Dificilmente será publicado no Brasil um livro parecido com o A Supposedly Fun Thing I’ll Never Do Again. Um livro de não-ficção, com ensaios e artigos jornalísticos, escrito por um um aclamado escritor de ficção, David Foster Wallace, autor de Infinite Jest. Ao ponto de não dar pra saber em qual gênero ele é melhor. A diversidade de temas tratado é o principal atrativo do livro. De David Lynch e os bastidores da gravação do filme Lost Highway ao estilo de vida dos cem melhores tenistas do planeta. De teorias literárias pós-modernas a uma viagem num cruzeiro marítimo. Ele consegue soar especialista em tudo.
O livro vem com sete textos, mas vale o preço só pelo ensaio E Unibus Pluram: Television and U.S. Fiction. Li três vezes as sessenta páginas onde Wallace disseca o significado da televisão em nosso mundo, o impacto em nossas vidas, sentimentos, cultura e então na ficção norte-americana. Nada dos arrogantes clichês acadêmicos que apenas demonizam a baixa-cultura televisiva. O tema é tratado com uma originalidade incrivel. Antes de tudo, Wallace mostra como a linguagem da televisão é extremamente inteligente e sua capacidade de se adaptar as novas tendências é sofisticada, por mais criticável que a tv seja. Ela chega a ser capaz de incorporar essas próprias críticas só para nos sentirmos bem e continuarmos na frente dela. Um exemplo rápido e simples seria a vinheta da MTV “Pare de ver tv e vai ler um livro”. Wallace não fala da televisão como se fosse imune a sua influência. Pelo contrário. Ele reconhece seu fortíssimo impacto nele mesmo, e acaba usando seu virtuosismo intelectual para nos mostrar como até certos trechos de sua retórica estão contaminados por um pensamento viciado condicionado pela televisão. E mostra como isso afeta a literatura contemporânea nos Estados Unidos, deixando ela rasa, cínica e arrogante, não proporcionando nada diferente daquilo que já estamos cansados de ver em nossas vidas cotidianas - uma overdose de ironia, cinismo entre outros elementos que acabaram se tornando a base da cultura moderna.

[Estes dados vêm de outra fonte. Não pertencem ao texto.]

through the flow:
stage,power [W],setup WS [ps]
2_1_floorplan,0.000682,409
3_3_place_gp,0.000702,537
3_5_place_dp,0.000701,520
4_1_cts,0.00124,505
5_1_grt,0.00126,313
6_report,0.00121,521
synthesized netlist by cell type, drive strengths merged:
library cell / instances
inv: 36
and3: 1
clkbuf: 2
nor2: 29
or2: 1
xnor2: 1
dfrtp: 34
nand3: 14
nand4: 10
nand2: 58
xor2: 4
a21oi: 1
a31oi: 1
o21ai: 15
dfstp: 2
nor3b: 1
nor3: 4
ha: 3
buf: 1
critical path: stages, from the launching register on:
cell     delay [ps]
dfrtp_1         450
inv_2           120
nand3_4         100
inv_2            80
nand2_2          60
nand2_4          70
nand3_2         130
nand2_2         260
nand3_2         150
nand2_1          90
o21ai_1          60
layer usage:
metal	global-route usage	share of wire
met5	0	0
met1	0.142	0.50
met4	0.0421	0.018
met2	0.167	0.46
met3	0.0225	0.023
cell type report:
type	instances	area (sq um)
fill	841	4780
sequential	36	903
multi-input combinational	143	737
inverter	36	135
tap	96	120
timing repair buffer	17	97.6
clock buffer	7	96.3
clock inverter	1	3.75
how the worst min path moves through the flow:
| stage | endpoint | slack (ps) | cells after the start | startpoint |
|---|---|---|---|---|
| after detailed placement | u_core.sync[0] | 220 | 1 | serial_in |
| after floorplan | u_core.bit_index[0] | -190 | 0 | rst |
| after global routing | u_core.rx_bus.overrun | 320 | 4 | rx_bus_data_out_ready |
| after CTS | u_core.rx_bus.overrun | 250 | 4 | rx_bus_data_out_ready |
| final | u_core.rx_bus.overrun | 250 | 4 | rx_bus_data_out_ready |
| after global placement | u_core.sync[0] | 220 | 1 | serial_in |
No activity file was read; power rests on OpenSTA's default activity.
==> config.mk <==
export PLATFORM = sky130hd
export DESIGN_NAME = traffic_phased
export DESIGN_NICKNAME = d
export VERILOG_FILES = /design/src/rtl/traffic_pkg.sv /design/src/rtl/traffic_timer.sv /design/src/rtl/traffic_phased.sv
export SDC_FILE = /design/constraint.sdc
export NUM_CORES = 1
export LEC_CHECK = 0
export CAP_MARGIN = 20
export CELL_PAD_IN_SITES_DETAIL_PLACEMENT = 1
export CELL_PAD_IN_SITES_GLOBAL_PLACEMENT = 2
export CORE_MARGIN = 3
export CORE_UTILIZATION = 41
export DETAILED_ROUTE_END_ITERATION = 10
export GPL_TIMING_DRIVEN = 0
export PLACE_DENSITY_LB_ADDON = 0.1
export SYNTH_ARGS = -nofsm -noshare
export SYNTH_HDL_FRONTEND = slang
export SYNTH_HIERARCHICAL = 1
export SYNTH_SLANG_ARGS = --single-unit
==> constraint.sdc <==
create_clock -name clk -period 10 [get_ports clk]
set_input_delay 1.5 -clock clk [delete_from_list [all_inputs] [get_ports clk]]
set_output_delay 1.5 -clock clk [all_outputs]
set_load 0.02 [all_outputs]
==> src/rtl/traffic_pkg.sv <==
// Shared light codes, FSM state encoding and a small sizing helper for the phased
// traffic controller.
package traffic_pkg;

  localparam logic [2:0] LightGreen  = 3'b010;
  localparam logic [2:0] LightYellow = 3'b110;
  localparam logic [2:0] LightRed    = 3'b100;

  typedef enum logic [2:0] {
    StGreen,
    StYellow,
    StAllRed,
    StPedOn,
    StPedBlink
  } state_e;

  function automatic int unsigned max_u(int unsigned a, int unsigned b);
    return (a > b) ? a : b;
  endfunction

endpackage

==> src/rtl/traffic_timer.sv <==
// Loadable dwell down-counter with a done flag, plus the quarter-second blink toggle
// used while the walk lamp flashes.
module traffic_timer
  import traffic_pkg::*;
#(
  parameter int unsigned CNT_W   = 8,
  parameter int unsigned QUARTER = 4
) (
  input  logic             clk,
  input  logic             rst,
  input  logic             load,
  input  logic [CNT_W-1:0] load_val,
  input  logic             blink_en,
  output logic             done,
  output logic             blink
);

  localparam int unsigned QW = $clog2(QUARTER + 1);
  localparam logic [QW-1:0] QReload = QW'(QUARTER - 1);

  logic [CNT_W-1:0] cnt_q;
  logic [QW-1:0]    qcnt_q;
  logic             blink_q;

  // Loading with dwell-1 makes done rise on the last cycle of the state.
  always_ff @(posedge clk) begin
    if (load) begin
      cnt_q <= load_val;
    end else if (cnt_q != '0) begin
      cnt_q <= cnt_q - 1'b1;
    end
  end

  always_ff @(posedge clk) begin
    if (rst || load) begin
      qcnt_q  <= QReload;
      blink_q <= 1'b0;
    end else if (blink_en) begin
      if (qcnt_q == '0) begin
        qcnt_q  <= QReload;
        blink_q <= ~blink_q;
      end else begin
        qcnt_q <= qcnt_q - 1'b1;
      end
    end
  end

  assign done  = (cnt_q == '0);
  assign blink = blink_q;

endmodule
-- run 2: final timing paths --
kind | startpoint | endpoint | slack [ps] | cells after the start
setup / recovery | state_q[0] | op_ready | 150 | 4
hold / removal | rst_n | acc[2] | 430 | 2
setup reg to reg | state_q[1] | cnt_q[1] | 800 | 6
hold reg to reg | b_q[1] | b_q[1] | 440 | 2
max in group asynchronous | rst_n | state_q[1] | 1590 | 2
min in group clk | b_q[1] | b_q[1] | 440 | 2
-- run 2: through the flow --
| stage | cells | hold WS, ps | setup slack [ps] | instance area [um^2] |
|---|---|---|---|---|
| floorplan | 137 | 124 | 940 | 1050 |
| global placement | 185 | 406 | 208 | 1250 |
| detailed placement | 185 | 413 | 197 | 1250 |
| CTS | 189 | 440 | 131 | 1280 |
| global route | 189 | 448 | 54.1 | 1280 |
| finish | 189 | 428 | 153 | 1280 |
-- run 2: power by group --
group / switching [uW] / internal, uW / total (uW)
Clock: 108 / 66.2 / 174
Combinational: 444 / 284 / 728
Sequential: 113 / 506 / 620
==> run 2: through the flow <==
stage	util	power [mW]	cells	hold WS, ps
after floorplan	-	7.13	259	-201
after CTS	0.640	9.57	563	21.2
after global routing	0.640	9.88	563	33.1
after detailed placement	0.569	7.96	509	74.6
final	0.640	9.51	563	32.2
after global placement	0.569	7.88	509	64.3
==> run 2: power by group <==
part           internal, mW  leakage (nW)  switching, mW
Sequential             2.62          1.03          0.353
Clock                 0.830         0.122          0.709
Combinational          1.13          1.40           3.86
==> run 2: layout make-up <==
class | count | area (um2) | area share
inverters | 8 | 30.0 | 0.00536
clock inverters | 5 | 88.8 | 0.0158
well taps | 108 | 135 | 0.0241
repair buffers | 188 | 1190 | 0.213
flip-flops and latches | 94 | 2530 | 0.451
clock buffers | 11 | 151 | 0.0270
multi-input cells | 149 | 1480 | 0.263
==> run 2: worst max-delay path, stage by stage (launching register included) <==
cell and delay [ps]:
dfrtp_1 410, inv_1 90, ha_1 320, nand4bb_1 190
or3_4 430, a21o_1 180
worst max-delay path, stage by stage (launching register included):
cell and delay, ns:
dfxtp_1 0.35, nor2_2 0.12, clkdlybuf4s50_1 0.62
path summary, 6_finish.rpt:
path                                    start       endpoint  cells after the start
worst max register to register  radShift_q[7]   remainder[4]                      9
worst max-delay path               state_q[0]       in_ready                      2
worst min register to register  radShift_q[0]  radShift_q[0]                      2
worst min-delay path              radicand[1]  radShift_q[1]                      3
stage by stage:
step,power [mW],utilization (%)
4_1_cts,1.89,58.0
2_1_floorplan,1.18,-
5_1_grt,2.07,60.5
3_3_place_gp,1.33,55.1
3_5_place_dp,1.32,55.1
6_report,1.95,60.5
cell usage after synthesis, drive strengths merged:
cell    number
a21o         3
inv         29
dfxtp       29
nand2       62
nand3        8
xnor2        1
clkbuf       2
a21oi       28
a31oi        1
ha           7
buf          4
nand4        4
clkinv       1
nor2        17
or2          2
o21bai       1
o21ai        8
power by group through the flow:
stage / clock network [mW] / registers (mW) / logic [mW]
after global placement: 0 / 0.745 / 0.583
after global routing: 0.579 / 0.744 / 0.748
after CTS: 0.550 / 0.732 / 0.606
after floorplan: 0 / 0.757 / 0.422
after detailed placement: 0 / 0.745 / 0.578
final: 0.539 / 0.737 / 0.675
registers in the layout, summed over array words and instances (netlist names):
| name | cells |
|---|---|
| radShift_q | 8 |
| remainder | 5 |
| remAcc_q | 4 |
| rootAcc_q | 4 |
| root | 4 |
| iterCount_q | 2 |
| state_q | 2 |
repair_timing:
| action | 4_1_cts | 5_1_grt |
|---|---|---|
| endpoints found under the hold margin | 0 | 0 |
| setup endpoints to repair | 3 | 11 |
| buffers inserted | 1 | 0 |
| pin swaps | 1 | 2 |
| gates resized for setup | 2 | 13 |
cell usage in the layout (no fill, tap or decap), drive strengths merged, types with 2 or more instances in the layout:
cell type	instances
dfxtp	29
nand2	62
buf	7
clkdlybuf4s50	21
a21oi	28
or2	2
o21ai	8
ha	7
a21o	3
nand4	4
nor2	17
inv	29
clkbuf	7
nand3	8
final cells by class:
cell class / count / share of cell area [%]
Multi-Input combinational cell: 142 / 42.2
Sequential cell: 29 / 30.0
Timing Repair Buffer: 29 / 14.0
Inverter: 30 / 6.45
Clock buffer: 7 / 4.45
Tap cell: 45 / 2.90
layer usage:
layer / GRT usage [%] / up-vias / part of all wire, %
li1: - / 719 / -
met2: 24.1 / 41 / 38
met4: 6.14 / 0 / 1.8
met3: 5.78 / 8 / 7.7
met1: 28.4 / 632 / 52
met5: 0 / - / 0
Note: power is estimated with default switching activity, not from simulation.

O ponto alto do ensaio E Unibus Pluram é quando ele comenta sobre a “aura da ironia” do nosso tempo. Oferecendo vários exemplos, ele mostra, como se explicasse para uma criança, como a ironia deixou de ser um mecanismo que servia para denunciar a hipocrisia e o cinismo no mundo e passou a ser o próprio mecanismo da hipocrisia e cinismo. Uma espécia de armadilha em que a “pessoa irônica” sempre utiliza para justificar quaquer atitude, opiniões e sentimentos tacanhos e incompleto. Fala basicamente da década de 80 e 90, mas é como se falasse dos dias de hoje. Foi a idéia mais impactante que li nos últimos tempos. De fazer minha visão sobre vários assuntos mudar. De mudar minha atitude com relação a várias situações que vejo no dia-dia. Wallace acadêmico consegue ser tão impactante quanto na ficção. O livro vale por esse ensaio, que deveria ser leitura obrigatória e urgente para quem tem o mínimo de interesse em qualquer forma de comunicação.
O inglês é difícil. Ele usa a linguagem pesada dos acadêmicos nos ensaios. Nos artigos, o vocabulário é rico e muito divertido, rende ótimas risadas e imagens mentais difíceis de esquecer. O inglês avançado e a linguagem robuscada, no caso de Wallace, parece se fazer necessária. Passa longe do exibicionismo, foca-se inteiramente em passar uma idéia ou sensação da maneira mais completa possível - ao ponto de isso se tornar quase uma obsessão. Por isso é inspirador e faz o esforço valer a pena; a recompensa é valiosa. Sua densidade de inteligêncie é impactante, perturbadora, e, ao mesmo tempo, reconfortante. É interessante perceber sua voz compassiva que há por trás de tudo - dá vontade de permanecer na companhia dela. É um livro diferente, de um estilo difícil mas imperdível, que parece só poder existir aos cuidados de David Foster Wallace e ninguém mais.